From the first line onward, reproduce the records exactly; the final line to include is the one holding "export CORE_UTILIZATION = 51".

*** Opening of Input ***

File: config.mk
export PLATFORM = sky130hd
export DESIGN_NAME = npcg_toggle_mnc_readid_multi
export DESIGN_NICKNAME = d
export VERILOG_FILES = /design/src/rtl/npcg_pm_pkg.sv /design/src/rtl/npcg_ca_sequencer.sv /design/src/rtl/npcg_toggle_mnc_readid_multi.sv
export SDC_FILE = /design/constraint.sdc
export NUM_CORES = 1
export LEC_CHECK = 0
export ABC_AREA = 1
export CAP_MARGIN = 0
export CORE_MARGIN = 1.5
export CORE_UTILIZATION = 51
export CTS_CLUSTER_DIAMETER = 80
export DETAILED_ROUTE_END_ITERATION = 8
export HOLD_SLACK_MARGIN = 0.02
export PLACE_DENSITY = 0.94
export SYNTH_ARGS = -nofsm -noshare
export SYNTH_HDL_FRONTEND = slang
export SYNTH_SLANG_ARGS = --single-unit
File: constraint.sdc
create_clock -name iSystemClock -period 2.9 [get_ports iSystemClock]
set_clock_uncertainty 0.05 [all_clocks]
set_input_delay 0.435 -clock iSystemClock [delete_from_list [all_inputs] [get_ports iSystemClock]]
set_output_delay 0.435 -clock iSystemClock [all_outputs]
set_load 0.01 [all_outputs]
==> src/rtl/backtrack_unwinder.sv <==
// ============================================================================
// backtrack_unwinder: drains trail_manager's pop stream on backtrack, clearing
// assignments, saving phases and queueing variables for heap re-insertion.
// Revision: 1.0
// ============================================================================
`default_nettype none

module backtrack_unwinder #(
    parameter int MAX_VARS   = 16,
    parameter int FIFO_DEPTH = MAX_VARS,
    parameter int VAR_W      = 32
) (
    input  logic                        clk,
    input  logic                        reset,
    input  logic                        bt_start,
    input  logic [15:0]                 bt_target_level,
    input  logic                        clear_all,
    output logic                        backtrack_en,
    output logic [15:0]                 backtrack_to_level,
    input  logic                        backtrack_valid,
    input  logic [VAR_W-1:0]            backtrack_var,
    input  logic                        backtrack_value,
    input  logic                        backtrack_is_decision,
    input  logic                        backtrack_done,
    output logic                        unassign_valid,
    output logic [VAR_W-1:0]            unassign_var,
    output logic                        phase_we,
    output logic [$clog2(MAX_VARS)-1:0] phase_addr,
    output logic                        phase_wdata,
    output logic                        reinsert_valid,
    input  logic                        reinsert_ready,
    output logic [VAR_W-1:0]            reinsert_var,
    output logic                        busy,
    output logic                        bt_complete,
    output logic [15:0]                 pops_count,
    output logic [15:0]                 decisions_popped,
    output logic                        overflow_err,
    output logic                        range_err
);

    localparam int AW = $clog2(MAX_VARS);
    localparam int PW = $clog2(FIFO_DEPTH);
    localparam int CW = PW + 1;
    localparam logic [VAR_W-1:0] MAX_V  = VAR_W'(MAX_VARS);
    localparam logic [CW-1:0]    FULL_C = CW'(FIFO_DEPTH);

    typedef enum logic [2:0] {
        S_IDLE  = 3'd0,
        S_ISSUE = 3'd1,
        S_POP   = 3'd2,
        S_DRAIN = 3'd3,
        S_DONE  = 3'd4
    } state_t;

    state_t           state_q, state_d;
    logic             en_q, en_d, complete_q, complete_d, busy_q, busy_d;
    logic [15:0]      level_q, level_d, pops_q, pops_d, dec_q, dec_d;
    logic             beat_v_q, beat_v_d, beat_val_q, beat_val_d, beat_dec_q, beat_dec_d;
    logic [VAR_W-1:0] beat_var_q, beat_var_d;
    logic [PW-1:0]    wr_ptr_q, wr_ptr_d, rd_ptr_q, rd_ptr_d;
    logic [CW-1:0]    count_q, count_d;
    logic             ovf_q, ovf_d, rng_q, rng_d;
    logic [VAR_W-1:0] fifo_mem_q [FIFO_DEPTH];

    logic var_ok, push, pop;

    always_comb begin
        var_ok = (beat_var_q != '0) && (beat_var_q < MAX_V);
        pop    = (count_q != '0) && reinsert_ready;
        // Trail cannot stall, so a push into a full FIFO without a same-cycle pop is dropped.
        push   = beat_v_q && var_ok && ((count_q != FULL_C) || pop);

        state_d    = state_q;
        level_d    = level_q;
        pops_d     = pops_q;
        dec_d      = dec_q;
        ovf_d      = ovf_q | (beat_v_q && var_ok && (count_q == FULL_C) && !pop);
        rng_d      = rng_q | (beat_v_q && !var_ok);
        wr_ptr_d   = wr_ptr_q + PW'(push);
        rd_ptr_d   = rd_ptr_q + PW'(pop);
        count_d    = count_q + CW'(push) - CW'(pop);
        beat_v_d   = (state_q == S_POP) && backtrack_valid;
        beat_var_d = backtrack_var;
        beat_val_d = backtrack_value;
        beat_dec_d = backtrack_is_decision;

        if (beat_v_d) begin
            pops_d = pops_q + 16'd1;
            dec_d  = dec_q + 16'(backtrack_is_decision);
        end

        case (state_q)
            S_IDLE: begin
                if (bt_start) begin
                    level_d = bt_target_level;
                    pops_d  = '0;
                    dec_d   = '0;
                    state_d = S_ISSUE;
                end
            end
            S_ISSUE: state_d = S_POP;
            S_POP:   if (backtrack_done) state_d = S_DRAIN;
            S_DRAIN: if (!beat_v_q && (count_q == '0)) state_d = S_DONE;
            S_DONE:  state_d = S_IDLE;
            default: state_d = S_IDLE;
        endcase

        if (clear_all) begin
            state_d  = S_IDLE;
            beat_v_d = 1'b0;
            wr_ptr_d = '0;
            rd_ptr_d = '0;
            count_d  = '0;
        end

        en_d       = (state_d == S_ISSUE);
        complete_d = (state_d == S_DONE);
        busy_d     = (state_d != S_IDLE);
    end

    always_ff @(posedge clk) begin
        if (reset) begin
            state_q    <= S_IDLE;
            en_q       <= 1'b0;
            complete_q <= 1'b0;
            busy_q     <= 1'b0;
            level_q    <= '0;
            pops_q     <= '0;
            dec_q      <= '0;
            beat_v_q   <= 1'b0;
            beat_var_q <= '0;
            beat_val_q <= 1'b0;
            beat_dec_q <= 1'b0;
            wr_ptr_q   <= '0;
            rd_ptr_q   <= '0;
            count_q    <= '0;
            ovf_q      <= 1'b0;
            rng_q      <= 1'b0;
        end else begin
            state_q    <= state_d;
            en_q       <= en_d;
            complete_q <= complete_d;
            busy_q     <= busy_d;
            level_q    <= level_d;
            pops_q     <= pops_d;
            dec_q      <= dec_d;
            beat_v_q   <= beat_v_d;
            beat_var_q <= beat_var_d;
            beat_val_q <= beat_val_d;
            beat_dec_q <= beat_dec_d;
            wr_ptr_q   <= wr_ptr_d;
            rd_ptr_q   <= rd_ptr_d;
            count_q    <= count_d;
            ovf_q      <= ovf_d;
            rng_q      <= rng_d;
        end
    end

    always_ff @(posedge clk) begin
        if (push && !clear_all) begin
            fifo_mem_q[wr_ptr_q] <= beat_var_q;
        end
    end

    assign backtrack_en       = en_q;
    assign backtrack_to_level = level_q;
    assign unassign_valid     = beat_v_q;
    assign unassign_var       = beat_var_q;
    assign phase_we           = beat_v_q && var_ok;
    assign phase_addr         = beat_var_q[AW-1:0];
    assign phase_wdata        = beat_val_q;
    assign reinsert_valid     = (count_q != '0);
    assign reinsert_var       = fifo_mem_q[rd_ptr_q];
    assign busy               = busy_q;
    assign bt_complete        = complete_q;
    assign pops_count         = pops_q;
    assign decisions_popped   = dec_q;
    assign overflow_err       = ovf_q;
    assign range_err          = rng_q;

    // beat_dec_q is kept alongside the beat for debug visibility only.
    logic unused_dec;
    assign unused_dec = beat_dec_q;

endmodule

`default_nettype wire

*** Close of Input ***

Result for this exercise:
File: config.mk
export PLATFORM = sky130hd
export DESIGN_NAME = npcg_toggle_mnc_readid_multi
export DESIGN_NICKNAME = d
export VERILOG_FILES = /design/src/rtl/npcg_pm_pkg.sv /design/src/rtl/npcg_ca_sequencer.sv /design/src/rtl/npcg_toggle_mnc_readid_multi.sv
export SDC_FILE = /design/constraint.sdc
export NUM_CORES = 1
export LEC_CHECK = 0
export ABC_AREA = 1
export CAP_MARGIN = 0
export CORE_MARGIN = 1.5
export CORE_UTILIZATION = 51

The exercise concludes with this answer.